Posted on Dec 18, 2013   Updated on May 31, 2021, 11:28 pm CDT

Sen. Dianne Feinstein (D-Calif.) has authored a bill designed to reform the the data-collection practices of the National Security Agency, but her efforts aren’t sitting well with privacy advocates. 

 

In a strongly worded letter released today, 54 civil liberties groups and public interest organizations banded together to oppose the legislation and push members of congress to vote against it.

‟The FISA Improvements Act does not offer real reform to stop the NSA’s mass collection of our communications and communications records,” the letter reads. ‟Instead…[it] seeks to entrench some of the worst forms of NSA surveillance into US law and to extend the NSA surveillance programs in unprecedented ways.”

The letter goes on to charge that the bill does nothing to curtail the NSA’s bulk collection of the call records of millions of American citizens not under any suspicion of having engaged in illegal activity. In fact, they argue that the bill would legalize the agency’s metadata collection program, something the coalition views as currently standing on relatively insecure legal footing.
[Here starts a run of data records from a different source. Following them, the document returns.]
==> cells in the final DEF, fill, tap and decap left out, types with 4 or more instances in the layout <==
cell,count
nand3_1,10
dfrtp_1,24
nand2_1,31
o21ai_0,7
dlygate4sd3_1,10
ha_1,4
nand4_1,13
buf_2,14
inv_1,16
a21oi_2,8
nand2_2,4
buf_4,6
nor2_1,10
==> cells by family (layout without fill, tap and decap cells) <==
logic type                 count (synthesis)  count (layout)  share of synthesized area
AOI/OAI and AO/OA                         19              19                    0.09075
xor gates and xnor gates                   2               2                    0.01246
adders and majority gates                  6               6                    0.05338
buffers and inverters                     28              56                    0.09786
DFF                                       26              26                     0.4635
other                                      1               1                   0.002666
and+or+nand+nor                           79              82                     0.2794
`src/rtl/rr_arbiter_4.sv`:
```
// rr_arbiter_4: four-way round-robin arbiter with hold-timeout revocation
module rr_arbiter_4 #(
  parameter int MAX_HOLD = 15,
  parameter int CNT_W    = 8
) (
  input  logic       clk,
  input  logic       reset,
  input  logic [3:0] req,
  output logic [3:0] grant,
  output logic [1:0] grant_idx,
  output logic       grant_valid,
  output logic       timeout
);
  typedef enum logic {IDLE, GRANT} state_t;
  state_t state, state_n;
  logic [1:0] ptr, ptr_n, win_idx, off, idx_n;
  logic [3:0] cand, rot, grant_n;
  logic [CNT_W-1:0] hold_cnt, hold_n;
  logic win_ok, held, expire, timeout_n;
  // the holder is masked out of arbitration only when its hold limit expires
  always_comb begin
    held   = state == GRANT && req[grant_idx];
    expire = held && hold_cnt == CNT_W'(MAX_HOLD - 1);
    cand   = expire ? req & ~grant : req;
    for (int i = 0; i < 4; i++) rot[i] = cand[2'(ptr + 2'(i))];
    off     = rot[0] ? 2'd0 : rot[1] ? 2'd1 : rot[2] ? 2'd2 : 2'd3;
    win_ok  = |cand;
    win_idx = ptr + off;
  end
  // next-state: keep, hand over, re-grant in place on a lone timeout, or go idle
  always_comb begin
    state_n   = state;
    grant_n   = grant;
    idx_n     = grant_idx;
    ptr_n     = ptr;
    hold_n    = hold_cnt;
    timeout_n = 1'b0;
    if (held && !expire) begin
      hold_n = hold_cnt + CNT_W'(1);
    end else if (win_ok) begin
      state_n   = GRANT;
      grant_n   = 4'b0001 << win_idx;
      idx_n     = win_idx;
      ptr_n     = win_idx + 2'd1;
      hold_n    = '0;
      timeout_n = expire;
    end else if (expire) begin
      hold_n    = '0;
      timeout_n = 1'b1;
    end else begin
      state_n = IDLE;
      grant_n = 4'b0000;
      idx_n   = 2'd0;
      hold_n  = '0;
    end
  end
  // registered outputs and arbitration state
  always_ff @(posedge clk) begin
    if (reset) begin
      state       <= IDLE;
      grant       <= 4'b0000;
      grant_idx   <= 2'd0;
      grant_valid <= 1'b0;
      timeout     <= 1'b0;
      ptr         <= 2'd0;
      hold_cnt    <= '0;
    end else begin
      state       <= state_n;
      grant       <= grant_n;
      grant_idx   <= idx_n;
      grant_valid <= |grant_n;
      timeout     <= timeout_n;
      ptr         <= ptr_n;
      hold_cnt    <= hold_n;
    end
  end
endmodule

```
`config.mk`:
```
export PLATFORM = sky130hd
export DESIGN_NAME = rr_arbiter_4
export DESIGN_NICKNAME = d
export VERILOG_FILES = /design/src/rtl/rr_arbiter_4.sv
export SDC_FILE = /design/constraint.sdc
export NUM_CORES = 1
export LEC_CHECK = 0
export BUFFER_PORTS_ARGS = -buffer_cell sky130_fd_sc_hd__buf_4
export CELL_PAD_IN_SITES_DETAIL_PLACEMENT = 1
export CELL_PAD_IN_SITES_GLOBAL_PLACEMENT = 1
export CORE_MARGIN = 4
export CORE_UTILIZATION = 35
export CTS_BUF_LIST = sky130_fd_sc_hd__clkbuf_4
export DETAILED_ROUTE_END_ITERATION = 16
export PLACE_DENSITY_LB_ADDON = 0.2
export SLEW_MARGIN = 20
export SYNTH_ARGS = -nofsm -noshare
export SYNTH_HDL_FRONTEND = slang
export SYNTH_SLANG_ARGS = --single-unit
```
`constraint.sdc`:
```
create_clock -name clk -period 5.2 [get_ports clk]
set_input_delay 0.52 -clock clk [delete_from_list [all_inputs] [get_ports clk]]
set_output_delay 0.52 -clock clk [all_outputs]
set_load 0.005 [all_outputs]
```
## config.mk

```make
export PLATFORM = sky130hd
export DESIGN_NAME = ahb_master_arbiter
export DESIGN_NICKNAME = d
export VERILOG_FILES = /design/src/rtl/ahb_master_arbiter.sv
export SDC_FILE = /design/constraint.sdc
export NUM_CORES = 1
export LEC_CHECK = 0
export ABC_AREA = 1
export CELL_PAD_IN_SITES_DETAIL_PLACEMENT = 0
export CELL_PAD_IN_SITES_GLOBAL_PLACEMENT = 1
export CORE_ASPECT_RATIO = 0.6
export CORE_MARGIN = 2
export CORE_UTILIZATION = 10
export CTS_CLUSTER_DIAMETER = 150
export DETAILED_ROUTE_END_ITERATION = 16
export PLACE_DENSITY = 0.95
export SLEW_MARGIN = 20
export SYNTH_ARGS = -nofsm -noshare
export SYNTH_HDL_FRONTEND = slang
export SYNTH_SLANG_ARGS = --single-unit
```

## constraint.sdc

```tcl
create_clock -name hclk_i -period 1.7 [get_ports hclk_i]
set_input_delay 0.425 -clock hclk_i [delete_from_list [all_inputs] [get_ports hclk_i]]
set_output_delay 0.425 -clock hclk_i [all_outputs]
set_load 0.005 [all_outputs]
```
## config.mk

```make
export PLATFORM = sky130hd
export DESIGN_NAME = multicycle_ctrl
export DESIGN_NICKNAME = d
export VERILOG_FILES = /design/src/rtl/multicycle_ctrl.sv
export SDC_FILE = /design/constraint.sdc
export NUM_CORES = 1
export LEC_CHECK = 0
export BUFFER_PORTS_ARGS = -buffer_cell sky130_fd_sc_hd__buf_2
export CAP_MARGIN = 20
export CORE_AREA = 5 5 42 44
export CTS_BUF_LIST = sky130_fd_sc_hd__clkbuf_16
export CTS_CLUSTER_SIZE = 8
export DETAILED_ROUTE_END_ITERATION = 16
export DIE_AREA = 0 0 47 49
export GPL_TIMING_DRIVEN = 0
export PLACE_DENSITY = 0.77
export SYNTH_ARGS = -nofsm -noshare
export SYNTH_HDL_FRONTEND = slang
export SYNTH_SLANG_ARGS = --single-unit
```

## constraint.sdc

```tcl
create_clock -name clk -period 1.4 [get_ports clk]
set_input_delay 0.07 -clock clk [delete_from_list [all_inputs] [get_ports clk]]
set_output_delay 0.07 -clock clk [all_outputs]
set_load 0.01 [all_outputs]
```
‟The NSA mass surveillance programs already sweep up data about millions of people daily,” wrote the group, which includes organizations like the Electronic Frontier Foundation, the American Civil Liberties Association, Human Rights Watch and online social news site Reddit. ‟This shadow of surveillance chills freedom of speech, undermines confidence in US Internet companies, and runs afoul of the Constitution.”

The letter comes only a few days after a federal judge released an opinion slamming the NSA’s cell phone metadata collection program as likely being unconstitutional and having done virtually nothing to protect Americans from terror attacks.

In a statement issued on Tuesday, Feinstein said the constitutionality of the NSA’s mass cell phone surveillance program will ultimately have to be decided by the Supreme Court.

Feinstein’s bill would allow the NSA to collect phone records while shrinking the number of officials who could authorize a query into someone’s phone records and mandating the agency release the total number of queries on metadata it made each year. Under the bill, the entire data-gathering system would be reviewed every five years.

Interestingly, as the Verge explains, the bill’s most drastic changes aren’t targeted at the NSA at all. The legislation would establish criminal penalties of up to 10 years in prison for intentional unauthorized access to NSA data.

The FISA Improvements Act is one of two Senate bills aimed at reforming the NSA. The other bill, authored by Sen. Bernie Sanders (I-Vermont) and Rep. James Sensenbrenner, Jr. (R-Wisc.), is far more aggressive. It would prohibit the agency from collecting Americans’ call records and appoint a public advocate to be present during Foreign Intelligence Surveillance Court proceedings.

Sensenbrenner, who was the original author of the PATRIOT Act that legalized many of these surveillance activities in the first place but has since become a fierce NSA critic, has called Feinstein’s bill ‟a joke.”

Feinstein, who chairs the Senate Intelligence Committee, is one of the loudest voices in the Senate in support of the NSA’s increasingly controversial surveillance programs. In a recent USA Today editorial, Feinstein wrote that the agency’s call monitoring programs are, ‟subject to extensive congressional and judicial oversight…The program has been effective in helping to prevent terrorist plots against the U.S. and our allies.”

She has also publicly called NSA whistleblower Edward Snowden’s decision to leak top secret information to the press an ‟act of treason.”

Feinstein’s bill was approved by the Senate Intelligence Committee earlier this year.